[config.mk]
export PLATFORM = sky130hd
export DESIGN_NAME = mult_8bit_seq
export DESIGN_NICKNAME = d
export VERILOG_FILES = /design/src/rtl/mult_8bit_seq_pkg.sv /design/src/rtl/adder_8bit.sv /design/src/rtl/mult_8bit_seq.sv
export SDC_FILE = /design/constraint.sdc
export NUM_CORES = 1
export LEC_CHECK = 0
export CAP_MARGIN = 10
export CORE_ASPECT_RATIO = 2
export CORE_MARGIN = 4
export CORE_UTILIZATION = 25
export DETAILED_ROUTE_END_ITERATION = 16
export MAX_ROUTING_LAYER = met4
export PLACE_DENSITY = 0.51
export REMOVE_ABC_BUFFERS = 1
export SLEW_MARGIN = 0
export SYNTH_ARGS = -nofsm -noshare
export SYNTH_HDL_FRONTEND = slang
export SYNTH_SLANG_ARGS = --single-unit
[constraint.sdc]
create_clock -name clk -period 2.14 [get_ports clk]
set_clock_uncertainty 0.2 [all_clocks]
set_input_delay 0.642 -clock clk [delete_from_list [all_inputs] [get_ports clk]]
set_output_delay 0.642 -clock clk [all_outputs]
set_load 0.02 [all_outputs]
*-*-*
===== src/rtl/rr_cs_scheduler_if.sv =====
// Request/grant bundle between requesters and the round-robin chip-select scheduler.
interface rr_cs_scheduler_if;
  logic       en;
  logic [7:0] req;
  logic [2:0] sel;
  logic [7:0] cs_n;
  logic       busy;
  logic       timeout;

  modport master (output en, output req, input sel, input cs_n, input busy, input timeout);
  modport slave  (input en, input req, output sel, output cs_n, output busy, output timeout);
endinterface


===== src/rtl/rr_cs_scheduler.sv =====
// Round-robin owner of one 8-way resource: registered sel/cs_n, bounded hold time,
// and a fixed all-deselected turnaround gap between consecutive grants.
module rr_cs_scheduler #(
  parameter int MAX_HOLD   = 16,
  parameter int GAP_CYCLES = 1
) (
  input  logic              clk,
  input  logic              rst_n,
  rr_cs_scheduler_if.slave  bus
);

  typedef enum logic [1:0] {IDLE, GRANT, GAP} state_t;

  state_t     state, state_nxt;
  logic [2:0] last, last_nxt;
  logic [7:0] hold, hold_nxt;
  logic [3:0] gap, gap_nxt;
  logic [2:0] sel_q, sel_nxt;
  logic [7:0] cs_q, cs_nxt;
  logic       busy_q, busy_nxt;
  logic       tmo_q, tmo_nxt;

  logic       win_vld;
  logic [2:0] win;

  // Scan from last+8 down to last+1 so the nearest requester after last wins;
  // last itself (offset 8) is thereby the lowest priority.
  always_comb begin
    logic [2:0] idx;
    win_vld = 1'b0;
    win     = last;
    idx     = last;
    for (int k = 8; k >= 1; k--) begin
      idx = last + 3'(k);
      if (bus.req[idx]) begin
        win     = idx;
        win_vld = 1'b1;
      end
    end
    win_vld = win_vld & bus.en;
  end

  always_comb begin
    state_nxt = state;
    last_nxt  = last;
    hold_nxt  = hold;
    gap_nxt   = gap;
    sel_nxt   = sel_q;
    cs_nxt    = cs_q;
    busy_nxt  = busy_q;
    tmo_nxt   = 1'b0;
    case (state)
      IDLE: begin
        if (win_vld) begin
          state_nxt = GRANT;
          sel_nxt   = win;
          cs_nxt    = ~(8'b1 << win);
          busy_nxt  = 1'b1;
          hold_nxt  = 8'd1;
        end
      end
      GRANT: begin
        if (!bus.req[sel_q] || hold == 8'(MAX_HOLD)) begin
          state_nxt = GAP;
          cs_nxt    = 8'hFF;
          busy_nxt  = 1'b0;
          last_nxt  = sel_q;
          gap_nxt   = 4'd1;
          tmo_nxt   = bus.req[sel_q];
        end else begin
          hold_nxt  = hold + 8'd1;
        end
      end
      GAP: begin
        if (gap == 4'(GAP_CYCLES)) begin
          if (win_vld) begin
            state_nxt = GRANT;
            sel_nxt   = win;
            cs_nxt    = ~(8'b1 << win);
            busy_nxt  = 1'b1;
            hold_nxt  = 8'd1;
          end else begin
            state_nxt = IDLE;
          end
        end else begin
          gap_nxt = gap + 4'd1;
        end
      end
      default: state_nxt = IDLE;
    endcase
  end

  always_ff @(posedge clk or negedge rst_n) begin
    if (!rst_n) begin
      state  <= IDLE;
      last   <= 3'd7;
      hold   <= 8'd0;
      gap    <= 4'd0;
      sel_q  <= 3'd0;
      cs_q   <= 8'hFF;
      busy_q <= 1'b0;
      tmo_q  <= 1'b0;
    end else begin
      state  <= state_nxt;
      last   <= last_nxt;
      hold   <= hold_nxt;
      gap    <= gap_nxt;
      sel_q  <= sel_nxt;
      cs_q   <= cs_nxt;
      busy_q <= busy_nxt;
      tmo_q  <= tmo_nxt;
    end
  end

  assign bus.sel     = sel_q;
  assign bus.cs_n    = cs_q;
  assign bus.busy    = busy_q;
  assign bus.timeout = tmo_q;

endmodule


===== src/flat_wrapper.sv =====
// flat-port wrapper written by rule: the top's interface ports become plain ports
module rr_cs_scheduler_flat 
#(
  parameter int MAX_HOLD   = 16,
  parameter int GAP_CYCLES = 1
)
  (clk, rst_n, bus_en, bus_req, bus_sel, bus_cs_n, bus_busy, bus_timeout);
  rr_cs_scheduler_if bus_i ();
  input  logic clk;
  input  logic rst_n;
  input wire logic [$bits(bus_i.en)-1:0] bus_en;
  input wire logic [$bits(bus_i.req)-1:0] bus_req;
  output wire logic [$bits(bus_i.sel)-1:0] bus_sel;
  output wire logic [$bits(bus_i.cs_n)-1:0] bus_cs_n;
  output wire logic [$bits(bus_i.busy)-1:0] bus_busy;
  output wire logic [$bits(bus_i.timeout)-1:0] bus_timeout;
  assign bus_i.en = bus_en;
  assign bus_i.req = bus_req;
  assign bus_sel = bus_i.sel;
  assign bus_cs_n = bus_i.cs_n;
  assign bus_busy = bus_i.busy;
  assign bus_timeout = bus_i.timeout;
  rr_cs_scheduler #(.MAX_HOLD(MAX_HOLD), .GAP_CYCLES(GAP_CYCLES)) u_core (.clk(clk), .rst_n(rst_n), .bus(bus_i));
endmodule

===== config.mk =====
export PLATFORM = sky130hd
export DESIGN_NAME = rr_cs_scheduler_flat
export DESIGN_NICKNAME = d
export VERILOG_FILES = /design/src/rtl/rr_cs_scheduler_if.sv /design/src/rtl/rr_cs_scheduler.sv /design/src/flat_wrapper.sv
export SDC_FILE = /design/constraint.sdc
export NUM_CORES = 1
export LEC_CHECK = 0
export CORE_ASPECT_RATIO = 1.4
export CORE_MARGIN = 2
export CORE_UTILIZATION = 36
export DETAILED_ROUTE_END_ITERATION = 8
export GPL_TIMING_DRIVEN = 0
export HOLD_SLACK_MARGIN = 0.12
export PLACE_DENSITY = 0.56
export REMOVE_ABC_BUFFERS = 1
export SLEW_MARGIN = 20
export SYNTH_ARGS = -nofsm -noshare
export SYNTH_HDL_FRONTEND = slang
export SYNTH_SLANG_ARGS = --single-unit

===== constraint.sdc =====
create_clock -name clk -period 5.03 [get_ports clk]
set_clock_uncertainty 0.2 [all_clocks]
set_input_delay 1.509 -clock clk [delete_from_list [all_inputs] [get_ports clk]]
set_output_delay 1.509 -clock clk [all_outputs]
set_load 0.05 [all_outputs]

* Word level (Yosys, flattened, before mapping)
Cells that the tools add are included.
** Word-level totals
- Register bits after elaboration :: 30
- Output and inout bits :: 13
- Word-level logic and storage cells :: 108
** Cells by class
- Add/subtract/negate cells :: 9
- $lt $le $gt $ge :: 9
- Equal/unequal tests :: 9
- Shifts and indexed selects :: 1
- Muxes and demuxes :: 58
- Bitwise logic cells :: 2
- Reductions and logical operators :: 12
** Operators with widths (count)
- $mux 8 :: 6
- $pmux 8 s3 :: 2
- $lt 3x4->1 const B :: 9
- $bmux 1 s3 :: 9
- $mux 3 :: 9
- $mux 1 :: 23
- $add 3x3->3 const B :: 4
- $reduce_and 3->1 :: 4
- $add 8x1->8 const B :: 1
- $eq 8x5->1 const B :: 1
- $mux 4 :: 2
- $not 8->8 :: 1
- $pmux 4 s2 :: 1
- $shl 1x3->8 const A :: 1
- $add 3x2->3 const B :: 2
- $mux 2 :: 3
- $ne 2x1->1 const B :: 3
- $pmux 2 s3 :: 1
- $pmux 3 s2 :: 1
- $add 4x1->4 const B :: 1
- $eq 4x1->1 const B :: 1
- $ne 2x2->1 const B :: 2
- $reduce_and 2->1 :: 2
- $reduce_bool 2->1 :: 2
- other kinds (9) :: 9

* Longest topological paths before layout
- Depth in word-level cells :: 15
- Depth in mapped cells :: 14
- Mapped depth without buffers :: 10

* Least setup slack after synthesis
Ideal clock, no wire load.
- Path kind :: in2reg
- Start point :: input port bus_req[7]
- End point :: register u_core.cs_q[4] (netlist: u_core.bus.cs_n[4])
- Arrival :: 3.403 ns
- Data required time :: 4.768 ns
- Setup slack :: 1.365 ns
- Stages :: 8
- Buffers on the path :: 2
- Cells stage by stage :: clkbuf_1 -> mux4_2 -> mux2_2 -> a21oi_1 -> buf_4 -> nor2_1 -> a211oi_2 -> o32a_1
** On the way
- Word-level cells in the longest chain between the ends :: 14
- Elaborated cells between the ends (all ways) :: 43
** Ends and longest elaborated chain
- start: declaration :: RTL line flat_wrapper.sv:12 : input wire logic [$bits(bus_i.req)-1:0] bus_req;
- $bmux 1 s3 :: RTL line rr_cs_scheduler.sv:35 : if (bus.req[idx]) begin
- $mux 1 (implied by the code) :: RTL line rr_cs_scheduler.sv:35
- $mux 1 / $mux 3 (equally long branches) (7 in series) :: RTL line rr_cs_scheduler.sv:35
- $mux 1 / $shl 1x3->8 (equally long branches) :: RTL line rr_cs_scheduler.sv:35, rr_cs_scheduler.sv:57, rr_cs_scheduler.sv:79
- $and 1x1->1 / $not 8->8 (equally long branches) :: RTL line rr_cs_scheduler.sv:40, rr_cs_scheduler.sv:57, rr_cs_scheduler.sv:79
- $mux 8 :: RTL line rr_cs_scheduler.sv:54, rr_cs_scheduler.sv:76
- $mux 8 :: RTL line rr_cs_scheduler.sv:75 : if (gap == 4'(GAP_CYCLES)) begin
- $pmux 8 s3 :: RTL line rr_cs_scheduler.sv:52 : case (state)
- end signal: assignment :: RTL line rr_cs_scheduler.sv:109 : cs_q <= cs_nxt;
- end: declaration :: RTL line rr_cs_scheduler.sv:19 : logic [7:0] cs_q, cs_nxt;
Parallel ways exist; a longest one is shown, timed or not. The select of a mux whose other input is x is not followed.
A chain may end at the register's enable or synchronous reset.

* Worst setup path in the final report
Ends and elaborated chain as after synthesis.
*-*-*
• **TASK TO COMPLETE**: Spot the lines above that mention "other" and copy them.

• **REPLY**:
- other kinds (9) :: 9
Parallel ways exist; a longest one is shown, timed or not. The select of a mux whose other input is x is not followed.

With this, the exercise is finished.